The terrain mesh can be edited relatively efficiently in real-time in two steps. First, we change the octree by finding the leaves that intersect the AABB of the edit operation. The leaves are either pruned if they are fully within the volume of the new SDF, or they can be subdivided if they intersect the new SDF. We calculate a new value for each node by applying the desired boolean operation (Union or Difference) to the node’s current value, and a sample of the new SDF at the node’s center. If the new value and the old value differ by a threshold, I set the red channel of a node’s color to one to mark it as edited.

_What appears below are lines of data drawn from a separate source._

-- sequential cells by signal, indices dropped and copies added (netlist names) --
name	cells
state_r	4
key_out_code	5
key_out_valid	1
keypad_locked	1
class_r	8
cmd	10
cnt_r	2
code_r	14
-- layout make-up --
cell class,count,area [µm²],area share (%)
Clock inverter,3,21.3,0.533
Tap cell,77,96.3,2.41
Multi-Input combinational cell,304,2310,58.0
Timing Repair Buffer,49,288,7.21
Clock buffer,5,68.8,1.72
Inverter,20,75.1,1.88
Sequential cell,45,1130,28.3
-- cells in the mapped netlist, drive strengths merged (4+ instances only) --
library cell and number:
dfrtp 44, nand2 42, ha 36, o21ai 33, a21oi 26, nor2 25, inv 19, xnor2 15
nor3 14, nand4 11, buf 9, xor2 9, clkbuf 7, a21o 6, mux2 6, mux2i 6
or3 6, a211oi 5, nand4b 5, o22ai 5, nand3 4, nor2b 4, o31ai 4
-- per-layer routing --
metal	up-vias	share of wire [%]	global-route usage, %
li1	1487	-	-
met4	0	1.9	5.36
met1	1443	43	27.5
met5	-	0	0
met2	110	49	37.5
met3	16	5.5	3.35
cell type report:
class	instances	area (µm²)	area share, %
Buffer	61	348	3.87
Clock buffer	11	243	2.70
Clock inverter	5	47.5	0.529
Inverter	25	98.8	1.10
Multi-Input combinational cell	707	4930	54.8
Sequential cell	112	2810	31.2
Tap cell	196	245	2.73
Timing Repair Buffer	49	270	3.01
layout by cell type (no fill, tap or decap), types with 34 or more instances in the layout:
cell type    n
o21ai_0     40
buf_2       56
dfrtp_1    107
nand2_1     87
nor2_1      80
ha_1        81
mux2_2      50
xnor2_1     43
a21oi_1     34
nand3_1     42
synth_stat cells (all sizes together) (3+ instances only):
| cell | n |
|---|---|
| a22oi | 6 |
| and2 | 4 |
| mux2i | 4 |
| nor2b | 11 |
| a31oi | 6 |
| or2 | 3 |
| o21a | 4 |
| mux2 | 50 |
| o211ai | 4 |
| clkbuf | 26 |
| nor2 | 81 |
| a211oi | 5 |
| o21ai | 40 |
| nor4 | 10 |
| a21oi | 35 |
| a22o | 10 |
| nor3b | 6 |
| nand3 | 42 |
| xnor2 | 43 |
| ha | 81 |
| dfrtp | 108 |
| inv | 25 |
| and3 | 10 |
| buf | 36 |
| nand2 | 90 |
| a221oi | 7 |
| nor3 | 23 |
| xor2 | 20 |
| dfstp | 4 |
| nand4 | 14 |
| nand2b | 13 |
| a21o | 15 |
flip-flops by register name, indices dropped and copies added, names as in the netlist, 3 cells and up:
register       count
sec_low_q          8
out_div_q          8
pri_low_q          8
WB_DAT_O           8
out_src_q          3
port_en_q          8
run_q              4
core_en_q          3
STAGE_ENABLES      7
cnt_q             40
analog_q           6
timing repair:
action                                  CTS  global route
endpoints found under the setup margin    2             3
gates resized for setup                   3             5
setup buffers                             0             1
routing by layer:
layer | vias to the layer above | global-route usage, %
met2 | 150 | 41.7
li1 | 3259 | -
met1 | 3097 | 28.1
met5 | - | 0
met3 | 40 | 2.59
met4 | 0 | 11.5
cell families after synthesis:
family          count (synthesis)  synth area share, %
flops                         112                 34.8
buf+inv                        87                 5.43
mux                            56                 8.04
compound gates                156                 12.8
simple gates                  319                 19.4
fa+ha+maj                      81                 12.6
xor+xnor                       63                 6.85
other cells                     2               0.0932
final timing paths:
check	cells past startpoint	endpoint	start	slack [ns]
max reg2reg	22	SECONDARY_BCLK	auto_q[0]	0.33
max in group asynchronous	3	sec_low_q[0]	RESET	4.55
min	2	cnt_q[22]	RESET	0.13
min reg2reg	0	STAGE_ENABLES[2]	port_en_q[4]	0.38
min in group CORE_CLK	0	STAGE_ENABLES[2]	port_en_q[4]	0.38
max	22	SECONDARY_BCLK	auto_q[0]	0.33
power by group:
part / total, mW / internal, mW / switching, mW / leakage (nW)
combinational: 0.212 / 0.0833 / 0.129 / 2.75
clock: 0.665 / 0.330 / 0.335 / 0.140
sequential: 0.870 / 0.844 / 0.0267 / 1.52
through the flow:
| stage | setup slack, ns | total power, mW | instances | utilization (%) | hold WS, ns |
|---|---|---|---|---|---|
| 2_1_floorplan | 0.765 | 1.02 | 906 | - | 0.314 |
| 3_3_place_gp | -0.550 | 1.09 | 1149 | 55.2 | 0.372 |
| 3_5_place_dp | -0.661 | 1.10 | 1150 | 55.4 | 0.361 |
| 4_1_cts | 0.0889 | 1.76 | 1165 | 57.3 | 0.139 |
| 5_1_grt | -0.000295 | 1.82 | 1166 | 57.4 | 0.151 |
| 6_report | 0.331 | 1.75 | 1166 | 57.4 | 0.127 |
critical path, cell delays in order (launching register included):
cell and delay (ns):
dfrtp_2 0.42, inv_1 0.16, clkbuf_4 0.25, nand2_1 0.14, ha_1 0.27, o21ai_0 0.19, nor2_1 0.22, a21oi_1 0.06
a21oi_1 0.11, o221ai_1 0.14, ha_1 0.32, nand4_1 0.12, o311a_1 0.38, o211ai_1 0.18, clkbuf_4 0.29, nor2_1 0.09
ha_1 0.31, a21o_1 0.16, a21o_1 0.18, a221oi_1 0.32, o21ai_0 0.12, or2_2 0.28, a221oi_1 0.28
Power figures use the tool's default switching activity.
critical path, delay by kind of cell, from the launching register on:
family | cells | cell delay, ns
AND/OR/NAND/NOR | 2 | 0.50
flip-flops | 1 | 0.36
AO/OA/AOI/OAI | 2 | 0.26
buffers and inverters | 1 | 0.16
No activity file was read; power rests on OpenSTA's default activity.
**src/epawk_pkg.sv**
```systemverilog
// Package: register map and reset values for the eight-bit port
package epawk_pkg;
  localparam int          EPAWK_WIDTH     = 8;
  localparam int          EPAWK_ADDR_W    = 12;
  localparam logic [11:0] EPAWK_OFS_LATCH = 12'h004;
  localparam logic [11:0] EPAWK_OFS_PRD   = 12'h011;
  localparam logic [11:0] EPAWK_OFS_DIR   = 12'hF1E;
  localparam logic [11:0] EPAWK_OFS_PU    = 12'hF2B;
  localparam logic [11:0] EPAWK_OFS_FUNC  = 12'hF38;
  localparam logic [7:0]  EPAWK_RST_LATCH = 8'h00;
  localparam logic [7:0]  EPAWK_RST_DIR   = 8'h00;
  localparam logic [7:0]  EPAWK_RST_PU    = 8'h00;
  localparam logic [7:0]  EPAWK_RST_FUNC  = 8'h00;
  localparam logic [7:0]  EPAWK_RST_ZERO  = 8'h00;
endpackage : epawk_pkg

```
**src/epawk_port.sv**
```systemverilog
// Eight-bit GPIO port with analog and key wakeup routing
// Contract
// - Eight pins, direction bit each, reset input
// - Output latch drives pin level in output
// - Function bit routes pin to analog channel
// - Pull-up only when wakeup or plain input
// - Readback gives pin level, else zero
// - Wakeup works without setting direction bit
// - Wakeup works without setting function bit
//
// Chosen here: the address-and-strobe port.
`timescale 1ns/1ps
module epawk_port
  import epawk_pkg::*;
#(
  parameter int W = EPAWK_WIDTH
) (
  // Clock and reset
  input  wire logic                    clk,
  input  wire logic                    resetn,
  // Register port
  input  wire logic [EPAWK_ADDR_W-1:0] reg_addr,
  input  wire logic [7:0]              reg_wdata,
  input  wire logic                    reg_wr,
  input  wire logic                    reg_rd,
  output logic      [7:0]              reg_rdata,
  // Pins
  input  wire logic [W-1:0]            pin_in,
  output logic      [W-1:0]            pin_out,
  output logic      [W-1:0]            pin_oe,
  output logic      [W-1:0]            pullup_en,
  // Wakeup enables from the wakeup controller, per pin
  input  wire logic [W-1:0]            key_wakeup_enable_bit,
  // Toward converter and wakeup controller
  output logic      [W-1:0]            analog_input_channel,
  output logic      [W-1:0]            key_wakeup_input
);
  // ----------------------------------------------------------------
  // Reset release
  // ----------------------------------------------------------------
  logic rst_s1_r;
  logic rst_n_r;

  // Assert at once, release on the clock so no flop sees a runt edge
  always_ff @(posedge clk or negedge resetn) begin
    if (!resetn) begin
      rst_s1_r <= 1'b0;
      rst_n_r  <= 1'b0;
    end else begin
      rst_s1_r <= 1'b1;
      rst_n_r  <= rst_s1_r;
    end
  end

  // ----------------------------------------------------------------
  // Registers
  // ----------------------------------------------------------------
  logic [W-1:0] port_output_latch_r;
  logic [W-1:0] port_direction_control_r;
  logic [W-1:0] port_pullup_control_r;
  logic [W-1:0] port_function_select_r;
  logic [W-1:0] pin_level;
  logic [W-1:0] port_pin_readback;
  logic         wr_latch;
  logic         wr_dir;
  logic         wr_pu;
  logic         wr_func;

  // Readback and unmapped offsets decode to no write at all
  assign wr_latch = reg_wr && (reg_addr == EPAWK_OFS_LATCH);
  assign wr_dir   = reg_wr && (reg_addr == EPAWK_OFS_DIR);
  assign wr_pu    = reg_wr && (reg_addr == EPAWK_OFS_PU);
  assign wr_func  = reg_wr && (reg_addr == EPAWK_OFS_FUNC);

  // Latch is written regardless of mode, so it is never lost
  always_ff @(posedge clk or negedge rst_n_r) begin
    if (!rst_n_r) begin
      port_output_latch_r <= EPAWK_RST_LATCH;
    end else if (wr_latch) begin
      port_output_latch_r <= reg_wdata[W-1:0];
    end
  end

  always_ff @(posedge clk or negedge rst_n_r) begin
    if (!rst_n_r) begin
      port_direction_control_r <= EPAWK_RST_DIR;
    end else if (wr_dir) begin
      port_direction_control_r <= reg_wdata[W-1:0];
    end
  end

  always_ff @(posedge clk or negedge rst_n_r) begin
    if (!rst_n_r) begin
      port_pullup_control_r <= EPAWK_RST_PU;
    end else if (wr_pu) begin
      port_pullup_control_r <= reg_wdata[W-1:0];
    end
  end

  always_ff @(posedge clk or negedge rst_n_r) begin
    if (!rst_n_r) begin
      port_function_select_r <= EPAWK_RST_FUNC;
    end else if (wr_func) begin
      port_function_select_r <= reg_wdata[W-1:0];
    end
  end

  // ----------------------------------------------------------------
  // Pin input path
  // ----------------------------------------------------------------
  epawk_sync #(
    .W (W)
  ) u_sync (
    .clk   (clk),
    .rst_n (rst_n_r),
    .d     (pin_in),
    .q     (pin_level)
  );

  // ----------------------------------------------------------------
  // Pin mode decode
  // ----------------------------------------------------------------
  logic [W-1:0] plain_input;
  logic [W-1:0] pin_oe_nxt;
  logic [W-1:0] pullup_en_nxt;
  logic [W-1:0] key_wakeup_input_nxt;

  // Plain input: neither output mode nor analog route selected
  assign plain_input       = ~port_direction_control_r & ~port_function_select_r;
  assign port_pin_readback = pin_level & plain_input;

  // Wakeup overrides the direction bit, so a key is never fought
  always_comb begin
    pin_oe_nxt = port_direction_control_r & ~port_function_select_r
                 & ~key_wakeup_enable_bit;
  end

  // Stored pull-up bits only reach the pad in the allowed modes
  always_comb begin
    pullup_en_nxt = port_pullup_control_r
                    & (key_wakeup_enable_bit | plain_input);
  end

  // Wakeup sees the filtered pin regardless of direction or function
  always_comb begin
    key_wakeup_input_nxt = pin_level & key_wakeup_enable_bit;
  end

  // ----------------------------------------------------------------
  // Read data select
  // ----------------------------------------------------------------
  logic [7:0] reg_rdata_nxt;

  // Zero outside the answer cycle keeps a shared read mux simple
  always_comb begin
    reg_rdata_nxt = EPAWK_RST_ZERO;
    if (reg_rd) begin
      case (reg_addr)
        EPAWK_OFS_LATCH: reg_rdata_nxt = port_output_latch_r;
        EPAWK_OFS_PRD:   reg_rdata_nxt = port_pin_readback;
        EPAWK_OFS_DIR:   reg_rdata_nxt = port_direction_control_r;
        EPAWK_OFS_PU:    reg_rdata_nxt = port_pullup_control_r;
        EPAWK_OFS_FUNC:  reg_rdata_nxt = port_function_select_r;
        default:         reg_rdata_nxt = EPAWK_RST_ZERO;
      endcase
    end
  end

  // ----------------------------------------------------------------
  // Read port
  // ----------------------------------------------------------------
  always_ff @(posedge clk or negedge rst_n_r) begin
    if (!rst_n_r) begin
      reg_rdata <= EPAWK_RST_ZERO;
    end else begin
      reg_rdata <= reg_rdata_nxt;
    end
  end

  // ----------------------------------------------------------------
  // Pin drive and routing
  // ----------------------------------------------------------------
  // Analog select or wakeup overrides output drive so the pin floats
  always_ff @(posedge clk or negedge rst_n_r) begin
    if (!rst_n_r) begin
      pin_oe <= '0;
    end else begin
      pin_oe <= pin_oe_nxt;
    end
  end

  // Latch shows even while undriven; the pad ignores it until enabled
  always_ff @(posedge clk or negedge rst_n_r) begin
    if (!rst_n_r) begin
      pin_out <= '0;
    end else begin
      pin_out <= port_output_latch_r;
    end
  end

  always_ff @(posedge clk or negedge rst_n_r) begin
    if (!rst_n_r) begin
      pullup_en <= '0;
    end else begin
      pullup_en <= pullup_en_nxt;
    end
  end

  always_ff @(posedge clk or negedge rst_n_r) begin
    if (!rst_n_r) begin
      analog_input_channel <= '0;
    end else begin
      analog_input_channel <= port_function_select_r;
    end
  end

  always_ff @(posedge clk or negedge rst_n_r) begin
    if (!rst_n_r) begin
      key_wakeup_input <= '0;
    end else begin
      key_wakeup_input <= key_wakeup_input_nxt;
    end
  end
endmodule : epawk_port

```
**src/epawk_sync.sv**
```systemverilog
// Three-stage pin synchroniser with agreement filter
`timescale 1ns/1ps
module epawk_sync #(
  parameter int W = 8
) (
  // Clock and reset
  input  wire logic         clk,
  input  wire logic         rst_n,
  // Data
  input  wire logic [W-1:0] d,
  output logic      [W-1:0] q
);
  logic [W-1:0] s1_r;
  logic [W-1:0] s2_r;
  logic [W-1:0] s3_r;

  always_ff @(posedge clk or negedge rst_n) begin
    if (!rst_n) begin
      s1_r <= '0;
      s2_r <= '0;
      s3_r <= '0;
    end else begin
      s1_r <= d;
      s2_r <= s1_r;
      s3_r <= s2_r;
    end
  end

  // Accept a new level only once stages two and three agree
  always_ff @(posedge clk or negedge rst_n) begin
    if (!rst_n) begin
      q <= '0;
    end else begin
      for (int i = 0; i < W; i++) begin
        if (s2_r[i] == s3_r[i]) begin
          q[i] <= s3_r[i];
        end
      end
    end
  end
endmodule : epawk_sync
```
[src/design/drive_input_pkg.sv]
package drive_input_pkg;
  localparam int NUM_INPUTS = 7;
  localparam int FUNC_W     = 8;
  localparam int SRC_W      = 4;
  localparam int STOP_W     = 2;
  localparam int FREQ_W     = 16;
  // input function codes
  localparam logic [7:0] FN_HIGH_SLIP    = 8'h68;
  localparam logic [7:0] FN_SECOND_JOG_INPUT         = 8'h69;
  localparam logic [7:0] FN_DRIVE_ENABLE = 8'h6A;
  localparam logic [7:0] FN_SERIAL_SEL   = 8'h6B;
  localparam logic [7:0] FN_SERIAL_SEL_N = 8'h6C;
  localparam logic [7:0] FN_AUTO_MODE    = 8'h6D;
  localparam logic [7:0] FN_HAND_MODE    = 8'h6E;
  localparam logic [7:0] FN_BYPASS_EN    = 8'h70;
  localparam logic [7:0] FN_COMM_TEST    = 8'h67;
  localparam logic [3:0] SRC_TERMINALS   = 4'h1;
  // speed reference selection codes
  localparam logic [1:0] REF_CONFIGURED  = 2'h0;
  localparam logic [1:0] REF_KEYPAD      = 2'h1;
  localparam logic [1:0] REF_SERIAL      = 2'h2;
  localparam logic [1:0] REF_JOG         = 2'h3;
  typedef enum logic [1:0] {SELF_IDLE, SELF_RUN, SELF_PASS, SELF_FAIL} self_test_t;
endpackage

[src/design/func_decode_if.sv]
`timescale 1ns/1ps
interface func_decode_if #(parameter int N = drive_input_pkg::NUM_INPUTS);
  logic [N-1:0] contact;
  logic         high_slip_in;
  logic         high_slip_used;
  logic         second_jog_input_in;
  logic         second_jog_input_used;
  logic         enable_in;
  logic         enable_used;
  logic         serial_sel_in;
  logic         serial_sel_used;
  logic         auto_in;
  logic         auto_used;
  logic         hand_in;
  logic         hand_used;
  logic         bypass_in;
  logic         bypass_used;
  logic         comm_test_used;
  modport decoder (input contact, output high_slip_in, high_slip_used, second_jog_input_in, second_jog_input_used,
                   enable_in, enable_used, serial_sel_in, serial_sel_used, auto_in, auto_used,
                   hand_in, hand_used, bypass_in, bypass_used, comm_test_used);
  modport user    (output contact, input high_slip_in, high_slip_used, second_jog_input_in, second_jog_input_used,
                   enable_in, enable_used, serial_sel_in, serial_sel_used, auto_in, auto_used,
                   hand_in, hand_used, bypass_in, bypass_used, comm_test_used);
endinterface

[src/design/drive_input_function_logic.sv]
`timescale 1ns/1ps
// How it works
// - failed loopback test raises alarm and fault output
// - brake input closed while running starts braking
// - braking holds until drive fully stopped
// - second jog without three-wire flags conflict
// - second jog ramps to jog reference
// - open enable blocks run, shows message
// - run held before enable needs recycling
// - enable opening while running stops drive
// - serial select closed picks serial port
// - inverted select closed picks terminals
// - source change applied only while stopped
// - hand closed picks keypad speed source
// - auto open picks keypad speed source
// - hand/auto leave run source alone
// - auto and hand together flag conflict
// - open bypass blocks run, shows message while run is given
// - bypass needs no run command cycling
// - bypass opening while running stops drive
module drive_input_function_logic
  import drive_input_pkg::*;
#(
  parameter int N = NUM_INPUTS
) (
  input  wire logic                  ref_clk,
  input  wire logic                  arst_n,
  input  wire logic [N-1:0]          contact_closed,
  input  wire logic [N*FUNC_W-1:0]   input_function_select,
  input  wire logic [SRC_W-1:0]      freq_ref_source_select,
  input  wire logic [SRC_W-1:0]      run_cmd_source_select,
  input  wire logic [STOP_W-1:0]     stop_method_select,
  input  wire logic                  three_wire_mode,
  input  wire logic                  three_wire_reverse,
  input  wire logic                  terminal_run,
  input  wire logic                  serial_run,
  input  wire logic                  drive_running,
  input  wire logic                  drive_stopped,
  input  wire logic                  self_test_start,
  input  wire logic                  loopback_done,
  input  wire logic                  loopback_ok,
  input  wire logic [FREQ_W-1:0]     jog_freq_reference,
  output logic                       run_permit,
  output logic                       stop_request,
  output logic [STOP_W-1:0]          stop_method,
  output logic                       high_slip_brake,
  output logic                       jog_active,
  output logic                       jog_reverse,
  output logic [FREQ_W-1:0]          jog_target,
  output logic                       run_from_serial,
  output logic [1:0]                 speed_ref_select,
  output logic                       not_enabled_message,
  output logic                       config_conflict_fault,
  output logic                       comm_test_pass,
  output logic                       comm_error_alarm,
  output logic                       fault_output
);

  if (N < 1 || N > 16) begin : g_chk
    $error("input count out of range");
  end

  func_decode_if #(.N(N)) dec_bus ();
  assign dec_bus.contact = contact_closed;

  func_decoder #(.N(N)) u_dec (
    .input_function_select (input_function_select),
    .dec                   (dec_bus)
  );

  logic       hsb_reg, hsb_next;
  logic       serial_reg;
  logic       run_seen_reg;
  logic       blocked_reg, blocked_next;
  logic       conflict_reg;
  self_test_t test_reg, test_next;
  logic [FREQ_W-1:0] jog_reg;
  logic       jog_rev_reg;
  logic       jog_on_reg;

  // decoded run command from the currently latched source
  wire logic run_cmd     = serial_reg ? serial_run : terminal_run;
  wire logic enable_ok   = !dec_bus.enable_used || dec_bus.enable_in;
  wire logic bypass_ok   = !dec_bus.bypass_used || dec_bus.bypass_in;
  wire logic run_rise    = run_cmd && !run_seen_reg;
  wire logic conflict_now = (dec_bus.second_jog_input_used && !three_wire_mode)
                          || (dec_bus.auto_used && dec_bus.hand_used);
  wire logic hsb_start   = dec_bus.high_slip_in && drive_running;

  // a gate only counts when its code is assigned and no contact closes it
  function automatic logic gate_open(input logic used, input logic closed);
    gate_open = used && !closed;
  endfunction
  wire logic enable_open = gate_open(dec_bus.enable_used, dec_bus.enable_in);
  wire logic bypass_open = gate_open(dec_bus.bypass_used, dec_bus.bypass_in);

  // enable gate: a run present while enable is open stays blocked until it drops
  always_comb begin
    blocked_next = blocked_reg;
    if (!run_cmd || !dec_bus.enable_used) begin
      blocked_next = 1'b0;
    end else if (!enable_ok && dec_bus.enable_used) begin
      blocked_next = 1'b1;
    end
  end

  assign hsb_next = hsb_reg ? !drive_stopped : hsb_start;

  always_comb begin
    test_next = test_reg;
    unique case (test_reg)
      SELF_IDLE: begin
        if (self_test_start && dec_bus.comm_test_used) test_next = SELF_RUN;
      end
      SELF_RUN: begin
        if (loopback_done) test_next = loopback_ok ? SELF_PASS : SELF_FAIL;
      end
      SELF_PASS: begin
        test_next = SELF_PASS;
      end
      SELF_FAIL: begin
        test_next = SELF_FAIL;
      end
    endcase
  end

  always_ff @(posedge ref_clk or negedge arst_n) begin
    if (!arst_n) begin
      hsb_reg      <= 1'b0;
      blocked_reg  <= 1'b0;
      run_seen_reg <= 1'b0;
      conflict_reg <= 1'b0;
      test_reg     <= SELF_IDLE;
    end else begin
      hsb_reg      <= hsb_next;
      blocked_reg  <= blocked_next;
      run_seen_reg <= run_cmd;
      conflict_reg <= conflict_now;
      test_reg     <= test_next;
    end
  end

  // source swap waits for standstill so a running drive never changes masters
  always_ff @(posedge ref_clk or negedge arst_n) begin
    if (!arst_n) begin
      serial_reg <= 1'b0;
    end else if (drive_stopped) begin
      serial_reg <= dec_bus.serial_sel_used && dec_bus.serial_sel_in;
    end
  end

  always_ff @(posedge ref_clk or negedge arst_n) begin
    if (!arst_n) begin
      jog_on_reg  <= 1'b0;
      jog_rev_reg <= 1'b0;
      jog_reg     <= '0;
    end else begin
      jog_on_reg  <= dec_bus.second_jog_input_in && three_wire_mode && !conflict_now;
      jog_rev_reg <= three_wire_reverse;
      jog_reg     <= jog_freq_reference;
    end
  end

  // run needs both gates; bypass only looks at levels, so no cycling is needed
  wire logic enable_path = enable_ok && !blocked_next;
  assign run_permit   = run_cmd && enable_path && bypass_ok
                        && !conflict_reg && !hsb_reg;
  assign stop_request = drive_running && ((dec_bus.enable_used && !dec_bus.enable_in)
                        || (dec_bus.bypass_used && !dec_bus.bypass_in));
  assign stop_method  = stop_method_select;
  assign high_slip_brake = hsb_reg;
  assign jog_active   = jog_on_reg;
  assign jog_reverse  = jog_rev_reg;
  assign jog_target   = jog_reg;
  assign run_from_serial = serial_reg;

  // hand/auto only steer the speed reference
  wire logic keypad_sel = (dec_bus.hand_used && dec_bus.hand_in)
                        || (dec_bus.auto_used && !dec_bus.auto_in);
  assign speed_ref_select = jog_on_reg ? REF_JOG
                          : keypad_sel ? REF_KEYPAD
                          : serial_reg ? REF_SERIAL : REF_CONFIGURED;

  // the message covers the normal gate regardless of run, bypass only with run
  assign not_enabled_message = (dec_bus.enable_used && !dec_bus.enable_in)
                             || (dec_bus.bypass_used && !dec_bus.bypass_in && run_cmd);
  assign config_conflict_fault = conflict_reg;
  assign comm_test_pass   = (test_reg == SELF_PASS);
  assign comm_error_alarm = (test_reg == SELF_FAIL);
  assign fault_output     = (test_reg == SELF_FAIL) || conflict_reg;
endmodule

Next, we remesh all the chunks that intersect the AABB using the updated octree, such that they represent the union of the sphere and the terrain.

Terrain Visuals

Each node in the octree also stores a color. We can set the red channel to one if it has been edited, else zero. During the meshing stage, we calculate the color at Intersection (CaT), just like we calculate the Point of Intersection:

$$ CaT = Color_A * (1 - t) + Color_B * t$$

We average the CaT of all the edges neighboring a node, and set that as the node’s vertex color. Then in the terrain Shader, I currently set the color to brown if the red channel of the vertex color is over 0.5.

The terrain itself is textured using triplanar mapping, as calculating UVs for these meshes is a hard problem.

Conclusion and Future work

Overall, I believe to have succeeded at creating a fully editable large-scale smooth voxel terrain, with perfect LoD transitions. It generates relatively quickly at an acceptable resolution, perfect for terrains.

There are a number of extensions I am considering for this project. Firstly, I want to be able to populate the terrain with countless objects, such as trees, that can be seen from afar. Secondly, I would like to extend the surface extraction method to guarantee manifold meshes. Thirdly, I would like to optimize the underlying octree structure, to allow for more efficient memory usage, and decrease the time it takes to edit large parts of the terrain.